Clarke loops the beat to Roots Manuva’s Witness The Fitness before handing out Tim Tams, ditching bananas everywhere and then giving the entire dancefloor a champagne shower.

Fruit bowls are overflowing on the bar next to economy-sized jugs of water – shit's going to get real tonight. Fuzion plays the early slot to the true believers before Robohan provides us with progressive and dark beats with a real rounded bounce. Elliot Clarke then delivers an at times clunky, effects-heavy set before the headliner appears in a leather jacket, collar popped.

Peak hour is a bit weird tonight, arriving at the Sunday session friendly time of 7pm. A pack of Tim Tams are on the rider, the Moet is on the ice – does Beetle Bar even have champagne on the menu normally? They do for Dave Clarke. Ear plugs are fitted, a roar erupts and the journey begins; within five minutes you can't even think. The Brighton-born, Amsterdam-based techno great is at his unforgiving best, showing off his full bag of tricks without letting the beat go soft even for a second. As a man who's forever played by his own rules, it's no surprise to see him go direct for the jugular, fiddling with the venue's sound system EQs side of stage.
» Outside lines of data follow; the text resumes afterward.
From an optimization exercise on the open Yosys and OpenROAD flow, aimed at a short achievable clock period and few clock cycles; shortcuts taken in it are not production practice.
The RTL was checked by simulation tests, not by an equivalence proof against the original design.
Power and IR drop assume default switching activity.

Setup of north:
==> flow/design.v (excerpt) <==
module beebc_core (
    input  wire       clk,
    input  wire       rst,         
    output wire [3:0] mem_addr,
    input  wire [7:0] mem_rdata,
    output wire [7:0] mem_wdata,
    output wire       mem_we,
    output wire [7:0] out,
    output wire       out_strobe,
    output wire       halted
);
clock: 5.0 ns
lec_check: 0
abc_clock_period_in_ps: 2000
cap_margin: 20
core_margin: 2
core_utilization: 40
setup_slack_margin: 3.0
slew_margin: 20
run.sh (not shown) runs the stock make flow with config.mk's settings and CLKGATE_MAP_FILE= SYNTH_SCRIPT=/design/flow/synth_recipe.tcl, a recipe that flattens the netlist after the stock synthesis.
Testbench counts of north, summed over its fixed seeds: cycles 26,090.
## Diff of input files: south against north
--- a/flow/design.v
+++ b/flow/design.v
@@ -86,22 +86,22 @@
         begin
             sel8 = 8'h00;
             for (k = 0; k < 16; k = k + 1)
                 sel8 = sel8 | (mc[k] & {8{oh[k]}});
         end
     endfunction
     wire run = ~halted_r;
     wire rd  = ~pwe;
     wire [3:0] xn = xir[3:0];
-    wire x_exec  = run & xv & ~(x_hlt & out_valid);
+    wire x_exec  = run & xv & ~((x_lda | x_alu) & ~bv & ~p_opnd) & ~(x_hlt & out_valid);
     wire [7:0] b = bv ? bop : mem_rdata;
     wire advance = run & (~xv | x_exec);    
-    wire x_flags = run & xv & x_alu;        
+    wire x_flags = x_exec & x_alu;          
     wire [7:0] sum, dif;
     wire       s_co, d_co;
     beebc_add8 u_add (.x(a), .y(b),    .ci(1'b0), .s(sum), .co(s_co));
     beebc_add8 u_sub (.x(a), .y(~b),   .ci(1'b1), .s(dif), .co(d_co));
     wire       ovf   = x_sub ? ~d_co : s_co;    
     wire [7:0] r     = x_sub ? dif : sum;
     wire       z_new = x_sub ? (a == b) : ((a == 8'h00) & (b == 8'h00));
     wire [7:0] alu_next = ovf ? alu : r;
     wire [7:0] a_ld  = (x_exec & x_lda) ? b : ((x_exec & x_ldi) ? {4'h0, xn} : a);
@@ -162,22 +162,25 @@
     wire  [3:0] b_fpc  = b_use ? b_n : fpc1;
     wire        b_fv   = ~b_use & m2_v & ~(b_sta & (b_n == fpc1));
     wire halt_nx = halted_r | halted_o | (x_exec & x_hlt);
     wire outv_nx = x_exec & x_out;
     wire       jd_sta  = f_sta & ~halt_nx;
     wire       f_ld    = f_lda | f_alu;
     wire [3:0] jn1     = jn + 4'd1;
     wire [15:0] fpc2_oh = rotl(fpc1_oh);
     wire [15:0] jn1_oh  = rotl(f_oh);
+    wire       hd_sta  = xv & x_sta & ~halt_nx;
+    wire       hd_opnd = xv & (x_lda | x_alu) & ~bv & ~p_opnd;
     wire       fv_h    = fv | f_fill;
     wire [3:0] pf_h    = |(mv & fpc1_oh) ? fpc2 : fpc1;
     wire       s_step  = advance & jv;
     wire       s_pick  = advance & pend;
+    wire       s_hold  = ~advance & (hd_sta | hd_opnd);
     wire       s_fill  = ~fv_h;
     wire [3:0] c_pa   [0:3];
     wire       c_opnd [0:3];
     wire       c_fill [0:3];
     genvar gi;
     generate
         for (gi = 0; gi < 4; gi = gi + 1) begin : dec
             wire ok1 = gi[0];    
             wire ok2 = gi[1];    
@@ -206,34 +209,36 @@
                         pa_c = b_n;
                     else if (b_pend)
                         pa_c = fpc1;
                     else if (b_fv)
                         pa_c = fpc2;
                     else begin
                         pa_c   = b_fpc;
                         fill_c = 1'b1;
                     end
-                end else if (s_fill) begin
+                end else if (s_hold)
+                    pa_c = xn;
+                else if (s_fill) begin
                     pa_c   = fpc;
                     fill_c = 1'b1;
                 end else
                     pa_c = pf_h;
             end
             assign c_pa[gi]   = pa_c;
             assign c_fill[gi] = fill_c;
-            assign c_opnd[gi] = s_step ? opnd : (byp & b_ld & ~b_bv);
+            assign c_opnd[gi] = s_step ? opnd : (byp ? (b_ld & ~b_bv) : (s_hold & hd_opnd));
         end
     endgenerate
     wire [1:0] okc     = {m2okf, m1ok};
     wire [3:0] pa_nx   = c_pa[okc];
     wire       fill_nx = c_fill[okc];
     wire       opnd_nx = c_opnd[okc];
-    wire       pwe_nx  = s_step ? jd_sta : (byp & b_sta & ~halt_nx);
+    wire       pwe_nx  = s_step ? jd_sta : (byp ? (b_sta & ~halt_nx) : (s_hold & hd_sta));
     wire       jd_opnd = f_ld & ~m1ok;
     wire m1_hlt  = m1ok & (m1[7:4] == 4'hf);
     wire m2_hlt  = m2okf & (m2[7:4] == 4'hf);
     wire fa_hlt  = ~j_pend & (j_taken ? m1_hlt : m2_hlt);
     wire early_a = jv & ~((f_lda | f_alu) & ~m1ok) & ~f_sta & ~f_out & fa_hlt;
     wire fh_hlt  = ~pend & fv & f_hlt;
     wire early_h = xv & ~((x_lda | x_alu) & ~bv & ~p_opnd) & ~x_sta & ~x_out & fh_hlt;
     always @(posedge clk) begin
         if (rst) begin
[summary]
- Design area is higher on north
- Clock distribution power delta (north -> south): insignificant
- Going from north to south, fraction of area in registers +0.64 points; total power higher; overall routing resource usage increased by 0.24 points relative to the old numbers; number of setup buffers added after CTS shrank by 19.
- The sequential-cell power consumption reported for south is greater than that of north by about 9%.
Testbench counts of south, summed over its fixed seeds: cycles 26,090.

---

Another version of the RTL of beebc_core (not shown whole).
Size in the first run: ~2000 cells after synthesis, roughly 310 flip-flops.
export LEC_CHECK = 0
export ABC_CLOCK_PERIOD_IN_PS = 2000
export CAP_MARGIN = 20
export CORE_MARGIN = 2
export CORE_UTILIZATION = 40
export SETUP_SLACK_MARGIN = 3.0
export SLEW_MARGIN = 20
create_clock -name core_clock -period 5.0 [get_ports {clk}]
The baseline finished with timing, DRC and antenna clean.
Testbench counts at the start, summed over its fixed seeds: cycles 26,560.
Then changed:
--- a/flow/design.v
+++ b/flow/design.v
@@ -296,21 +296,20 @@
                 if (byp) begin
                     xir   <= mem_rdata;
                     xv    <= 1'b1;
                     x_lda <= b_lda;
                     x_alu <= b_alu;
                     x_sub <= b_sub;
                     x_sta <= b_sta;
                     x_ldi <= b_ldi;
                     x_out <= b_out;
                     x_hlt <= b_hlt;
-                    bop   <= b_op;
                     bv    <= b_bv;
                     fv    <= b_fv;
                     f_oh  <= m2_oh;
                     fbv   <= 1'b0;
                     pend  <= b_pend;
                     pkind <= b_jz;
                     fpc     <= b_fpc;
                     fpc1    <= b_use ? b_n + 4'd1 : fpc2;
                     fpc2    <= b_use ? b_n + 4'd2 : fpc2 + 4'd1;
                     fpc1_oh <= b_use ? rotl(rd_oh) : fpc2_oh;
@@ -322,21 +321,20 @@
                 end else if (advance) begin
                     xir   <= fir;
                     xv    <= jv;
                     x_lda <= f_lda;
                     x_alu <= f_alu;
                     x_sub <= f_sub;
                     x_sta <= f_sta;
                     x_ldi <= f_ldi;
                     x_out <= f_out;
                     x_hlt <= f_hlt;
-                    bop   <= m1;
                     bv    <= m1ok;
                     if (jv) begin
                         f_oh <= f_oh_nx;
                         fv   <= use_a ? m1ok : m2okf;
                         pend <= j_pend;
                         pkind <= f_jz;
                         if (use_a) begin
                             fpc     <= jn;
                             fpc1    <= jn1;
                             fpc2    <= jn + 4'd2;
@@ -359,31 +357,31 @@
                         fv      <= pv;
                         pend    <= 1'b0;
                         fpc     <= ppc;
                         fpc1    <= ppc1;
                         fpc2    <= ppc2;
                         fpc1_oh <= ppc1_oh;
                     end
                     halted_o <= halt_nx | (((jv & f_hlt) | early_a) & ~outv_nx);
                 end else begin
                     if (p_opnd) begin
-                        bop <= mem_rdata;
                         bv  <= 1'b1;
                     end
                     if (f_fill) begin
                         f_oh <= rd_oh;
                         fv   <= 1'b1;
                     end
                     halted_o <= halt_nx | (((xv & x_hlt) | early_h) & ~outv_nx);
                 end
             end
             a <= a_nx;
+            bop <= byp ? b_op : (advance ? m1 : mem_rdata);
             if (x_flags) begin
                 alu <= alu_next;
                 cf  <= ovf;
                 zf  <= z_new;
             end
             if (x_exec) begin
                 if (x_out) out_r <= a;
                 if (x_hlt) halted_r <= 1'b1;
             end
             if (halted_o) halted_r <= 1'b1;
Effect: The new run finished clean; cell area went down by 3.0%; count of clock-buffer cells in the layout drops by 7; setup slack gets worse by 0.052 ns; synthesized area is lower by 1.8%; combinational power drops by about 9%.
Testbench counts after the change, summed over its fixed seeds: cycles 26,560.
He pushes the switches into the red zone and the whole place melts. Green Velvet & Phil Kieran's Birds & Bees gets a spin from Clarke, he guzzles some Gatorade and as we're approaching the one-hour mark it's smothering. Then what does he do? He turns the levels up even further. Clarke is creating a soundtrack for war, the apocalypse, and is seemingly trying his hardest to blow the speakers completely. The sound guy appears on stage and tells him to get it out of the red; after he leaves though Clarke simply turns the front speakers around and drops the biggest beat of the night. Downstairs on the dancefloor the volume impacts like a king hit to the face; upstairs allows you to view a genius at work, Clarke's fingers blurring on the fader, his timing and feel of mood meaning he always leaves the perfect wait time that turns an obvious drop into something monumental. The beats then disperse and suddenly Clarke is rapping verses to Digital Underground's The Humpty Dance. He grabs the camera that's been recording the whole event and unsurprisingly fucks around with it. He then plays with the speakers some more, the support DJs are sharking – it looks like it's all going to wrap up by 9pm… it's criminal, but unfortunately it happens. Clarke loops the beat to Roots Manuva's Witness The Fitness before handing out Tim Tams, ditching bananas everywhere and then giving the entire dancefloor a champagne shower. By this stage he's even cracking a genuine smile.